Pafuramidine
- Names: IUPAC name N′-Methoxy-4-[5-[4-[(Z)-N′-methoxycarbamimidoyl]phenyl]furan-2-yl] benzenecarboximidamide

Identifiers
- CAS Number: 186953-56-0; 837369-26-3 (maleate);
- 3D model (JSmol): Interactive image;
- ChEMBL: ChEMBL319669;
- ChemSpider: 4586633;
- PubChem CID: 5480200;
- UNII: H1VG379J2X; K27F04K3A9 (maleate);
- CompTox Dashboard (EPA): DTXSID10870377 ;

Properties
- Chemical formula: C_{20}H_{20}N_{4}O_{3}
- Molar mass: 364.405 g·mol^{−1}

Pharmacology
- Routes of administration: Oral
- Legal status: Investigational;

= Pafuramidine =

Pafuramidine (formulated as the maleic acid salt pafuramidine maleate) is an experimental drug for the treatment of pneumocystis pneumonia (PCP).
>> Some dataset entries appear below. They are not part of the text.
**config.mk**
```make
export PLATFORM = sky130hd
export DESIGN_NAME = gb3_out_fifo
export DESIGN_NICKNAME = d
export VERILOG_FILES = /design/src/rtl/gb3_pkg.sv /design/src/rtl/gb3_out_fifo.sv
export SDC_FILE = /design/constraint.sdc
export NUM_CORES = 1
export LEC_CHECK = 0
export BUFFER_PORTS_ARGS = -buffer_cell sky130_fd_sc_hd__buf_4
export CAP_MARGIN = 40
export CORE_MARGIN = 8
export CORE_UTILIZATION = 40
export DETAILED_ROUTE_END_ITERATION = 12
export PLACE_DENSITY = 0.68
export SLEW_MARGIN = 20
export SYNTH_ARGS = -nofsm -noshare
export SYNTH_HDL_FRONTEND = slang
export SYNTH_SLANG_ARGS = --single-unit
```
**constraint.sdc**
```tcl
create_clock -name clk -period 4.92 [get_ports clk]
set_input_delay 0 -clock clk [delete_from_list [all_inputs] [get_ports clk]]
set_output_delay 0 -clock clk [all_outputs]
set_load 0.05 [all_outputs]
```
### config.mk
export PLATFORM = sky130hd
export DESIGN_NAME = gb3_lane
export DESIGN_NICKNAME = d
export VERILOG_FILES = /design/src/rtl/gb3_pkg.sv /design/src/rtl/gb3_lane.sv
export SDC_FILE = /design/constraint.sdc
export NUM_CORES = 1
export LEC_CHECK = 0
export BUFFER_PORTS_ARGS = -buffer_cell sky130_fd_sc_hd__buf_2
export CAP_MARGIN = 20
export CORE_MARGIN = 10
export CORE_UTILIZATION = 55
export DETAILED_ROUTE_END_ITERATION = 12
export PLACE_DENSITY = 0.87
export SLEW_MARGIN = 10
export SYNTH_ARGS = -nofsm -noshare
export SYNTH_HDL_FRONTEND = slang
export SYNTH_SLANG_ARGS = --single-unit
### constraint.sdc
create_clock -name vclk -period 8.7
set_input_delay 1.305 -clock vclk [all_inputs]
set_output_delay 1.305 -clock vclk [all_outputs]
set_load 0.01 [all_outputs]
### src/rtl/gb3_pkg.sv
// ----------------------------------------------------------------------------
// gb3_pkg
// shared types and constants of the 3x3 binomial blur
// ----------------------------------------------------------------------------
`default_nettype none

package gb3_pkg;

    localparam int CHAN_W     = 8;
    localparam int NUM_CH     = 4;
    localparam int SUM_W      = 12;
    localparam int OUT_DEPTH  = 4;
    localparam int OUT_PTR_W  = 2;
    localparam int OUT_CNT_W  = 3;

    localparam int CFG_IDX_W  = 2;
    localparam int CFG_DATA_W = 16;
    localparam int WIDTH_W    = 12;
    localparam int HEIGHT_W   = 16;
    localparam int NCH_W      = 3;
    localparam int ROW_W      = 17;

    localparam logic [CFG_IDX_W-1:0] REG_IMAGE_WIDTH   = 2'd0;
    localparam logic [CFG_IDX_W-1:0] REG_IMAGE_HEIGHT  = 2'd1;
    localparam logic [CFG_IDX_W-1:0] REG_CHANNEL_COUNT = 2'd2;

    localparam logic [WIDTH_W-1:0]  RST_IMAGE_WIDTH   = 12'd2048;
    localparam logic [HEIGHT_W-1:0] RST_IMAGE_HEIGHT  = 16'd1;
    localparam logic [NCH_W-1:0]    RST_CHANNEL_COUNT = 3'd3;

    // one neighbourhood column of a channel, index 0 is the top row
    typedef logic [2:0][CHAN_W-1:0] col_t;

    // one result item
    typedef struct packed {
        logic [NUM_CH-1:0][CHAN_W-1:0] chan;
        logic                          eos;
        logic                          eof;
    } out_item_t;

endpackage

`default_nettype wire

### src/rtl/gb3_lane.sv
// ----------------------------------------------------------------------------
// gb3_lane
// one channel of the 1 2 1 binomial kernel, sum shifted right by four
// ----------------------------------------------------------------------------
`default_nettype none

module gb3_lane
(
    input  wire gb3_pkg::col_t               left_col,
    input  wire gb3_pkg::col_t               mid_col,
    input  wire gb3_pkg::col_t               right_col,
    input  wire logic                        enable,
    output logic [gb3_pkg::CHAN_W-1:0]       result
);

    logic [gb3_pkg::SUM_W-1:0] top_sum;
    logic [gb3_pkg::SUM_W-1:0] mid_sum;
    logic [gb3_pkg::SUM_W-1:0] bot_sum;
    logic [gb3_pkg::SUM_W-1:0] total;

    // each row is 1 2 1, the middle row counts twice
    always_comb
    begin
        top_sum = gb3_pkg::SUM_W'(left_col[0]) + (gb3_pkg::SUM_W'(mid_col[0]) << 1)
                + gb3_pkg::SUM_W'(right_col[0]);
        mid_sum = gb3_pkg::SUM_W'(left_col[1]) + (gb3_pkg::SUM_W'(mid_col[1]) << 1)
                + gb3_pkg::SUM_W'(right_col[1]);
        bot_sum = gb3_pkg::SUM_W'(left_col[2]) + (gb3_pkg::SUM_W'(mid_col[2]) << 1)
                + gb3_pkg::SUM_W'(right_col[2]);
        total   = top_sum + (mid_sum << 1) + bot_sum;
        result  = enable ? total[gb3_pkg::SUM_W-1:4] : '0;
    end

endmodule

`default_nettype wire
In 2006, pafuramidine was given orphan drug status by the US Food and Drug Administration for PCP in patients with HIV/AIDS. Preliminary clinical trials indicated that pafuramide was effective against pneumocystis pneumonia and had the potential for fewer side effects than the standard treatment with trimethoprim/sulfamethoxazole (TMP-SMX).

Pafuramidine also reached Phase III clinical trials for the treatment of first stage African sleeping sickness, but development was halted in 2008 over concerns about kidney toxicity.